A truly wet night at the Oberkirch aire meant we struggled to sleep through the forecast heavy showers. However we dashed once again to the 9.44 train and collected coffee from the kiosk.
Staying on the train past Gengenbach (where we had visited the day before) we travelled deeper into the forest along the overcast and sodden Kinzig valley.
At Hausach, unexpectedly, the train terminated and we ran outside the station to squeeze onto a rail replacement bus. Unheard of in our previous rail journeys in Germany!
Standing up and swaying along on the packed bus it was difficult to see any views out of the foggy windows as the bus meandered along the swollen banks of the fast-flowing Kingzigtal.
Other passengers were murmuring about the height and speed of the water and the wild looking river was clearly a matter of comment.
Gladly we got off at Schiltach which is nestled at the foot of wooded hills.
It’s a pretty half-timbered village with a charming elevated square formed by its rathaus, an historic inn and large patrician houses. Our walking tour in the mizzly rain to the top of the Altstadt offered misty views of the valley as rain water gushed down the cobbled medieval street.
Braving another bus we travelled up into the hills around climbing hairpin bends to reach Alpirsbach, one of the most easterly villages in the forest.
It was clear why the trains were not running as gangs of workers toiled at replacing whole sections of track. Initially confused as to why this work would be done in the summer season we then stopped to consider the busier needs of the winter skiing season and the double-life led by these small forest communities.

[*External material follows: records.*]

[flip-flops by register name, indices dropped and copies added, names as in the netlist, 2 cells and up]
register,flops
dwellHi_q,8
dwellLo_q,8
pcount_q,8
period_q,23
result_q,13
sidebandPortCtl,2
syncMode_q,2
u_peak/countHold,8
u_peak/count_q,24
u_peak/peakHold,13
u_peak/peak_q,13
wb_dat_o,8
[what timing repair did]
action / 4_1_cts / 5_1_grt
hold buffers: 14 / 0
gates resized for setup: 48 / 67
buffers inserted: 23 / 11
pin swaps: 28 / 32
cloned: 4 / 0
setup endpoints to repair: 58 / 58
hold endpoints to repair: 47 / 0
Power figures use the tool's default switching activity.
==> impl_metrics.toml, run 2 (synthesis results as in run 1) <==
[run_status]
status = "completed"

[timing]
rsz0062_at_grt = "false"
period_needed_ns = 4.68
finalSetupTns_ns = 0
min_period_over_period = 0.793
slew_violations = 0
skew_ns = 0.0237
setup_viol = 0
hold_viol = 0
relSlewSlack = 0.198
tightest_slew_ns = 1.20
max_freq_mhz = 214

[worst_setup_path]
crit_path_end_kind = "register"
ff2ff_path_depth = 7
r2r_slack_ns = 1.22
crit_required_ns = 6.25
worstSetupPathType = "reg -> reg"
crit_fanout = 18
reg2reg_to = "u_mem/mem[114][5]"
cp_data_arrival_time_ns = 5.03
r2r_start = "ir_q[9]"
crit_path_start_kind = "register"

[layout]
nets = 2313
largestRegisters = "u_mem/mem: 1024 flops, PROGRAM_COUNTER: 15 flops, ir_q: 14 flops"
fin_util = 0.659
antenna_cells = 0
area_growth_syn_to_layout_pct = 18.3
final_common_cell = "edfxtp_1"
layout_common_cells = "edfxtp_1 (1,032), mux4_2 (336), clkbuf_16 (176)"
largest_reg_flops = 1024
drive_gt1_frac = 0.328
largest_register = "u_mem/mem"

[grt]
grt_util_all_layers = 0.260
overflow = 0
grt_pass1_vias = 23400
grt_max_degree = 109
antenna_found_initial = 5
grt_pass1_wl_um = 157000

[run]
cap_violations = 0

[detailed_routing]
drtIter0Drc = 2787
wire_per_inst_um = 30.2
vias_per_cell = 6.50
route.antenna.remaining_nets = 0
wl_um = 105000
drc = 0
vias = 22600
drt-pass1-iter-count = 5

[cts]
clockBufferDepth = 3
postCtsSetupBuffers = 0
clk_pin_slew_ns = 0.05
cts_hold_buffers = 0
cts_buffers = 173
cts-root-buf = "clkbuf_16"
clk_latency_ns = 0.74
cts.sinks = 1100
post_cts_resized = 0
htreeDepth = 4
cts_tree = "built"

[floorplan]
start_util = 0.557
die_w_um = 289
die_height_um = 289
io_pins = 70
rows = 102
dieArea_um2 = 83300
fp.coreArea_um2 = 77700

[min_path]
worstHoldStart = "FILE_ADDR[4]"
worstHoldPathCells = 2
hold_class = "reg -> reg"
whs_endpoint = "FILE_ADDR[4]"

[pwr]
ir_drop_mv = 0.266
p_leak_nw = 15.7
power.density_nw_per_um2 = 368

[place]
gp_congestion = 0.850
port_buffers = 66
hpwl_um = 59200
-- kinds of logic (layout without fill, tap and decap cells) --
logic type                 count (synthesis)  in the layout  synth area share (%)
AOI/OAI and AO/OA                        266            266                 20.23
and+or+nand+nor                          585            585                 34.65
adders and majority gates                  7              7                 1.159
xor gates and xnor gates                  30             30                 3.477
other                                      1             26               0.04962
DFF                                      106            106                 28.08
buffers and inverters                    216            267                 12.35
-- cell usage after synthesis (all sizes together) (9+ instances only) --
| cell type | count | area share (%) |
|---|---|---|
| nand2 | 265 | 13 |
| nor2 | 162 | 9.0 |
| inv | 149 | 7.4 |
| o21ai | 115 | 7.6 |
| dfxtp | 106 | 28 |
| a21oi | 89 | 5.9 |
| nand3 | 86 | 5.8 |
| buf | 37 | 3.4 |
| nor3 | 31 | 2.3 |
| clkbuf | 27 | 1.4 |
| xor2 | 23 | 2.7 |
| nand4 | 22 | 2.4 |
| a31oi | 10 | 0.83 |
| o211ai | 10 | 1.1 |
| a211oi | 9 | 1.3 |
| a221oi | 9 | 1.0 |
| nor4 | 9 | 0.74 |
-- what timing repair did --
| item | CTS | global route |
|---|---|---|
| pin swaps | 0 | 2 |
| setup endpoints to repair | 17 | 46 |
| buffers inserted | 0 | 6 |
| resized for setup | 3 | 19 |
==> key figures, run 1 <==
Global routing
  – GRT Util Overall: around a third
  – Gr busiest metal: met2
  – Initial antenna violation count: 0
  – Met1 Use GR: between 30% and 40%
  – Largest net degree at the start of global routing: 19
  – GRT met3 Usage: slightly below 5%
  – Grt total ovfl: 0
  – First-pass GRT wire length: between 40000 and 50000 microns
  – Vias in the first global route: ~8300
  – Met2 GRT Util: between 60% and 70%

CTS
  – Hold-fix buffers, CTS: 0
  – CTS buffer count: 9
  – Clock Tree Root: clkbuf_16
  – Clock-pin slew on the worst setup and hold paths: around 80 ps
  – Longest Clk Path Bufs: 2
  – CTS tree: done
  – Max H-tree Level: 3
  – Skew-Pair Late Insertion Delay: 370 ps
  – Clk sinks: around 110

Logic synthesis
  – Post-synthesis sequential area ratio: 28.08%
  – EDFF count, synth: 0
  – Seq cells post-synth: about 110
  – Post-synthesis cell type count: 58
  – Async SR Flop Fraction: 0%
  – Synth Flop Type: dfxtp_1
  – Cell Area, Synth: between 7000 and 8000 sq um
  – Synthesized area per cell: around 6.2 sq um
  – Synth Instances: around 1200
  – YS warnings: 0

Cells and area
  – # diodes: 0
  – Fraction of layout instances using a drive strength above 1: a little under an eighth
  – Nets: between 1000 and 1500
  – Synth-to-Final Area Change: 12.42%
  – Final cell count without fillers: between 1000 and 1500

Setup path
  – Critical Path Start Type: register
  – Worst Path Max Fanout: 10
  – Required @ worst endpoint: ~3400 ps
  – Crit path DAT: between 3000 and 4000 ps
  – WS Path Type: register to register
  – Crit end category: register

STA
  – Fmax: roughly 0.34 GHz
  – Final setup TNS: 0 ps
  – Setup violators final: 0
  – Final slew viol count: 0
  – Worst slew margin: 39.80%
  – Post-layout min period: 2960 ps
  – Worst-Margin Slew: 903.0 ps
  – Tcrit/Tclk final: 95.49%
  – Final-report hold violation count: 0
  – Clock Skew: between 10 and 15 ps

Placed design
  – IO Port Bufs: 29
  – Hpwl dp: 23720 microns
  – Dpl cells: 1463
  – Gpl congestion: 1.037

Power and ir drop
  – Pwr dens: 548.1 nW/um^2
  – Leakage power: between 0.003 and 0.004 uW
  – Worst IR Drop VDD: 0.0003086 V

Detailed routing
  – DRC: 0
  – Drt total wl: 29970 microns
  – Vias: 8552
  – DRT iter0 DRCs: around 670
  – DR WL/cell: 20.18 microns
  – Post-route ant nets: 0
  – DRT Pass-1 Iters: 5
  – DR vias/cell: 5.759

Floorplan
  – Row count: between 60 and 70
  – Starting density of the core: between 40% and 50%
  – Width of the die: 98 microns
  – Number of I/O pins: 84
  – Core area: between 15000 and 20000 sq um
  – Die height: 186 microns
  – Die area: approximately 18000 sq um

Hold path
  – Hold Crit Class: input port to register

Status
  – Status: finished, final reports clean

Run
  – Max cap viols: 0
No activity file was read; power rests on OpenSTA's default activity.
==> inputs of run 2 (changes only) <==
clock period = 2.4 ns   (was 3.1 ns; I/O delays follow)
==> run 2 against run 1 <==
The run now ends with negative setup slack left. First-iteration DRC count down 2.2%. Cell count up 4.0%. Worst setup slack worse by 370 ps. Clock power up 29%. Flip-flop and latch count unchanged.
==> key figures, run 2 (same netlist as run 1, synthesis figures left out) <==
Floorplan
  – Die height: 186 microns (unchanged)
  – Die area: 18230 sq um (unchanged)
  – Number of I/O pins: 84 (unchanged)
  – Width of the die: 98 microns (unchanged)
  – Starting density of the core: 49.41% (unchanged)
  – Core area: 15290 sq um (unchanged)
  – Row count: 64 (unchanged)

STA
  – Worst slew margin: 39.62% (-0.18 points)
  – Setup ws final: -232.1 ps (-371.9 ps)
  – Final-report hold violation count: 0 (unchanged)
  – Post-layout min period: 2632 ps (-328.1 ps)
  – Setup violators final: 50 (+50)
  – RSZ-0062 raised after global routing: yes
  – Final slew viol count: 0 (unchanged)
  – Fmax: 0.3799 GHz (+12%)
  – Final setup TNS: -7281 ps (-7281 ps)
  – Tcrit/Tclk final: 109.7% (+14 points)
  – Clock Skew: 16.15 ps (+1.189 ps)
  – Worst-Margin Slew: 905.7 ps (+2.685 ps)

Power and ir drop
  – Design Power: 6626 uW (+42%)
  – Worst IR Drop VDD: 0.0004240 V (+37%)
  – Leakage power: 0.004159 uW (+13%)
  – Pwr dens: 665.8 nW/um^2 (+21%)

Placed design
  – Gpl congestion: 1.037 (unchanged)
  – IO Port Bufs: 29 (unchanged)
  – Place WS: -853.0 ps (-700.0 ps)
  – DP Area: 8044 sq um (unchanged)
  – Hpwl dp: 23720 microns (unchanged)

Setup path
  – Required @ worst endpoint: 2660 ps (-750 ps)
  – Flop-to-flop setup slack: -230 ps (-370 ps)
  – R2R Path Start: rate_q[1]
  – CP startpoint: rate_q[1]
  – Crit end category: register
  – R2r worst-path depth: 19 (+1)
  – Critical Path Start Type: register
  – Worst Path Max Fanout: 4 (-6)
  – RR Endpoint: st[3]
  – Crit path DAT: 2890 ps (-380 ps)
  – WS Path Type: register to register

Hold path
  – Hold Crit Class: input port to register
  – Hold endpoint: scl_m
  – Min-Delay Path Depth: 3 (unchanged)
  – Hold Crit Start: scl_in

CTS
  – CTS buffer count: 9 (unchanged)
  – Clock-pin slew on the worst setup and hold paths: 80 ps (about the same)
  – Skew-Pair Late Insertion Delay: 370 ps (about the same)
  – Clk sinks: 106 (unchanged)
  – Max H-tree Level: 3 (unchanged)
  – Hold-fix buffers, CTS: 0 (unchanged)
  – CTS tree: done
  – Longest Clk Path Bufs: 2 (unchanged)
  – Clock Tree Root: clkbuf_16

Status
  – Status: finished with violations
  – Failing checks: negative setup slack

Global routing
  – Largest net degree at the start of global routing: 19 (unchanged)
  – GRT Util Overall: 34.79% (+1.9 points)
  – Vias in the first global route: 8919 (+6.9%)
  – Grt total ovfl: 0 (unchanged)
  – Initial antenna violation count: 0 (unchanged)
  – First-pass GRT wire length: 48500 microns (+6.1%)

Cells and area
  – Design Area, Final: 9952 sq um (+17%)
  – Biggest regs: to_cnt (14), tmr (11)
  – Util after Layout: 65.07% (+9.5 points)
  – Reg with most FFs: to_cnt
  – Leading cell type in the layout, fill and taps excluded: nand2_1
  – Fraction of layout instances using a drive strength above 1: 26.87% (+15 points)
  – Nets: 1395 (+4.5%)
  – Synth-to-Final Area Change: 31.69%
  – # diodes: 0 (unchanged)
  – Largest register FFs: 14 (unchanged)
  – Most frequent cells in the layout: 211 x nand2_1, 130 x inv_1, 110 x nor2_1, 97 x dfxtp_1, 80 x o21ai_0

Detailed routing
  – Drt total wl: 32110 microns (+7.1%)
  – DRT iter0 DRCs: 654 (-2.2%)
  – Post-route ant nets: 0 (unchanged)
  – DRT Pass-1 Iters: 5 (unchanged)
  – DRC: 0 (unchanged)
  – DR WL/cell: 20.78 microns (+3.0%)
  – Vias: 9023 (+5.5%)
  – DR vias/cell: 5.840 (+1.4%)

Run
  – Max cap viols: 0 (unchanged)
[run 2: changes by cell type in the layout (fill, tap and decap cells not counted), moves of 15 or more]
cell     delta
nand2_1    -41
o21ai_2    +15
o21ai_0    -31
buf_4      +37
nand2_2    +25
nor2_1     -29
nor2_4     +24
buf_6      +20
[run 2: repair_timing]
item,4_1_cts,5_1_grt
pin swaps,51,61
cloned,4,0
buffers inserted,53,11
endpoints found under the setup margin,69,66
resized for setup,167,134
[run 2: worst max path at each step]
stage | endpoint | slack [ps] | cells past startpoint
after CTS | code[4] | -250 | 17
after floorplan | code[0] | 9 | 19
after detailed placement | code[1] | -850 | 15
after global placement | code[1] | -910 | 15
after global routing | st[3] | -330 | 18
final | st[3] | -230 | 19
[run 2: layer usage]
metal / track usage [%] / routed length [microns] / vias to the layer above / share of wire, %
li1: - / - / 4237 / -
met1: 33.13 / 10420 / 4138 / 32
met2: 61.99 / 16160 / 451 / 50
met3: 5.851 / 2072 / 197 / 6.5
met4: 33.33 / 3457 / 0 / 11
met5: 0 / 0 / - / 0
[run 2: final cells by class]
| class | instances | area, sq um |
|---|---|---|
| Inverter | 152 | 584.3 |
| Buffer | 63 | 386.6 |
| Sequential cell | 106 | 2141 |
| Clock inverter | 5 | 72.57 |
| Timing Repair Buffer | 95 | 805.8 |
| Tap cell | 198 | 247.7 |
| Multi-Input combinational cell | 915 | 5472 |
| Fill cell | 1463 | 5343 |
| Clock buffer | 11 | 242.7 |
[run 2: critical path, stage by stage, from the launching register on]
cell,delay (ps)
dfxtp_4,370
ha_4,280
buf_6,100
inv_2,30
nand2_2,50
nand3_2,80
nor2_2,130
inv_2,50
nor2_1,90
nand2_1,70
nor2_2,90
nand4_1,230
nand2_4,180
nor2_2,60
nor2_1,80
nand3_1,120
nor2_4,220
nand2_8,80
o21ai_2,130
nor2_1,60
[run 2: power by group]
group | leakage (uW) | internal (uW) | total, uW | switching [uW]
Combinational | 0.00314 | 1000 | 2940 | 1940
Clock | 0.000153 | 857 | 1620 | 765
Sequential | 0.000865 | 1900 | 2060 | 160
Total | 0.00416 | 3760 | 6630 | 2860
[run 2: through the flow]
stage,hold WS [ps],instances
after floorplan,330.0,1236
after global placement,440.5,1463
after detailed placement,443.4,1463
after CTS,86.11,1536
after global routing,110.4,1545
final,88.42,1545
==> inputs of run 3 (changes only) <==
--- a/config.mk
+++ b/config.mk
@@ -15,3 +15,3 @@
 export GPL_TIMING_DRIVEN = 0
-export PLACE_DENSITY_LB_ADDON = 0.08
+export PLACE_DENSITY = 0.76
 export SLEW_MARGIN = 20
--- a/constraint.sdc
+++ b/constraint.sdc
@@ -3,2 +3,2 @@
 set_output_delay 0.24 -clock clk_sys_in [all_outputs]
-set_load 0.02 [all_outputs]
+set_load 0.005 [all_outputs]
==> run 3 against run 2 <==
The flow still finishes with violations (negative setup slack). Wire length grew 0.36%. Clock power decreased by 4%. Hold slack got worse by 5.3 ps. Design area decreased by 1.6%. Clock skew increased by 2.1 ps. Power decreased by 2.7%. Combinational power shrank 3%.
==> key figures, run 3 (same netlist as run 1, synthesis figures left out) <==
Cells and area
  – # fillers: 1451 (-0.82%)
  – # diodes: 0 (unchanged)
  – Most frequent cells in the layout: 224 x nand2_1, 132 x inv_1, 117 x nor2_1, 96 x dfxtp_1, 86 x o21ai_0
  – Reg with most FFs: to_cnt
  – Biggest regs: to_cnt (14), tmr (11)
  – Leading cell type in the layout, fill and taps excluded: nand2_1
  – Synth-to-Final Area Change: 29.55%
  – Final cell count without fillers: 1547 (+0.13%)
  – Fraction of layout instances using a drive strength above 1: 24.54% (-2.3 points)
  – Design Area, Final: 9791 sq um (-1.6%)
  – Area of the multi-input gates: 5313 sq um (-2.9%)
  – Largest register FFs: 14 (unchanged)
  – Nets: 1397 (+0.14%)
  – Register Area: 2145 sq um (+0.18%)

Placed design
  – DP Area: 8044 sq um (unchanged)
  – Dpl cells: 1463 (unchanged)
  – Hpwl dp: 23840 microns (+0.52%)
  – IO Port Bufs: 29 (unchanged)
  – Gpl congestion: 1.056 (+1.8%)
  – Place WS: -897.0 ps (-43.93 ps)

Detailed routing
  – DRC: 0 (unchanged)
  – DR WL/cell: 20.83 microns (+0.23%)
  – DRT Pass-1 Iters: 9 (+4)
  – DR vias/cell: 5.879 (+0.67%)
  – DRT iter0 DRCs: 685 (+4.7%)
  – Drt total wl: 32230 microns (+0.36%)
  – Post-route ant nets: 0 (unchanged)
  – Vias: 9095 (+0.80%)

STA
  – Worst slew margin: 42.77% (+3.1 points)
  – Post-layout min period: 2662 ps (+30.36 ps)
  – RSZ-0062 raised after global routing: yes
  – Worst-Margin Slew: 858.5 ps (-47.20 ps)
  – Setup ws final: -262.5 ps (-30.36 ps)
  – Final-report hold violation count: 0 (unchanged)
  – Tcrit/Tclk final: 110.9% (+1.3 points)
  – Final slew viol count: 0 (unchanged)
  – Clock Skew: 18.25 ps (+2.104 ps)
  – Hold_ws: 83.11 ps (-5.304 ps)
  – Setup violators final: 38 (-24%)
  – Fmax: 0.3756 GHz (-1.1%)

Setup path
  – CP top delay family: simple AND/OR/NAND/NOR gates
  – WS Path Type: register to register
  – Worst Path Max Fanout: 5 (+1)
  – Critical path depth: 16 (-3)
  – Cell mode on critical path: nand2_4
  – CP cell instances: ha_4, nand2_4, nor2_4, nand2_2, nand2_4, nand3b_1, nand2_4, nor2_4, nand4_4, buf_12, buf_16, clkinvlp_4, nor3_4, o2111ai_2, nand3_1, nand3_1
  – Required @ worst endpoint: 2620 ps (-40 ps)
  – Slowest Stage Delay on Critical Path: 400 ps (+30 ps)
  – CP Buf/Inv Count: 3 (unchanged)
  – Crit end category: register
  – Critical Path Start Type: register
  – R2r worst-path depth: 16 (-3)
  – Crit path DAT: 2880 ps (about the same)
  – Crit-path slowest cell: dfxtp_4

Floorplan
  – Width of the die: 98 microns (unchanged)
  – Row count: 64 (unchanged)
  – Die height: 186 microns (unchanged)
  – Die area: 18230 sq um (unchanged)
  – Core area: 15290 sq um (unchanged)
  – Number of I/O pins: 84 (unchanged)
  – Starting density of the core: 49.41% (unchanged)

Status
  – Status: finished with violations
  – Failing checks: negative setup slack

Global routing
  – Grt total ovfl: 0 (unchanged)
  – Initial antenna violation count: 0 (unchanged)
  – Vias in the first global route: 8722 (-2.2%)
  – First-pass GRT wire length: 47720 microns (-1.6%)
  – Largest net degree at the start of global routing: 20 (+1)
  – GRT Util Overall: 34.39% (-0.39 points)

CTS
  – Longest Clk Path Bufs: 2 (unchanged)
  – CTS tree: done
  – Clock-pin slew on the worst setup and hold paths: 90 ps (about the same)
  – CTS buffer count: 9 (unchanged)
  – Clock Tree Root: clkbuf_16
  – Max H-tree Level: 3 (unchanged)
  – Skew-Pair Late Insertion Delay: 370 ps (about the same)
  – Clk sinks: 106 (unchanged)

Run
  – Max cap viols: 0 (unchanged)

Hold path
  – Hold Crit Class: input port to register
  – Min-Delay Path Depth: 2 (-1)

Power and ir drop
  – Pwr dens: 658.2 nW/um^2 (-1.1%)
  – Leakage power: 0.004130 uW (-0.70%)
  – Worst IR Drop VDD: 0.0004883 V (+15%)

Alpirsbach was founded around its Klosterbrau brewery, which is still the main business of the day. Bus times didn’t allow a tour of the impressive red sandstone abbey and its cellars but we enjoyed a glass over a simple lunch of local onion soup and wurst in gravy in a rather grand hunting lodge, once frequented by Kaiser Willhelm.
It was remodelled in the 1930s and still had authentic parquet flooring, wooden panelled walls and ceilings, a gigantic curving bar, fluted and mirrored columns and lots of stuffed heads of long-dead dusty animals.
The bus back down the hills was packed this time with students. As the skies had cleared we enjoyed dramatic views along the way commenting again on the size and modernity of the many isolated forest homes.
From Hausach our train slowly wound its way back down the forest and filled up again at the main terminus in Offenburg. Alighting with a host of commuters back at Oberkirch it was interesting to compare their journey with our own daily travel to work. It had been a full day in the forest.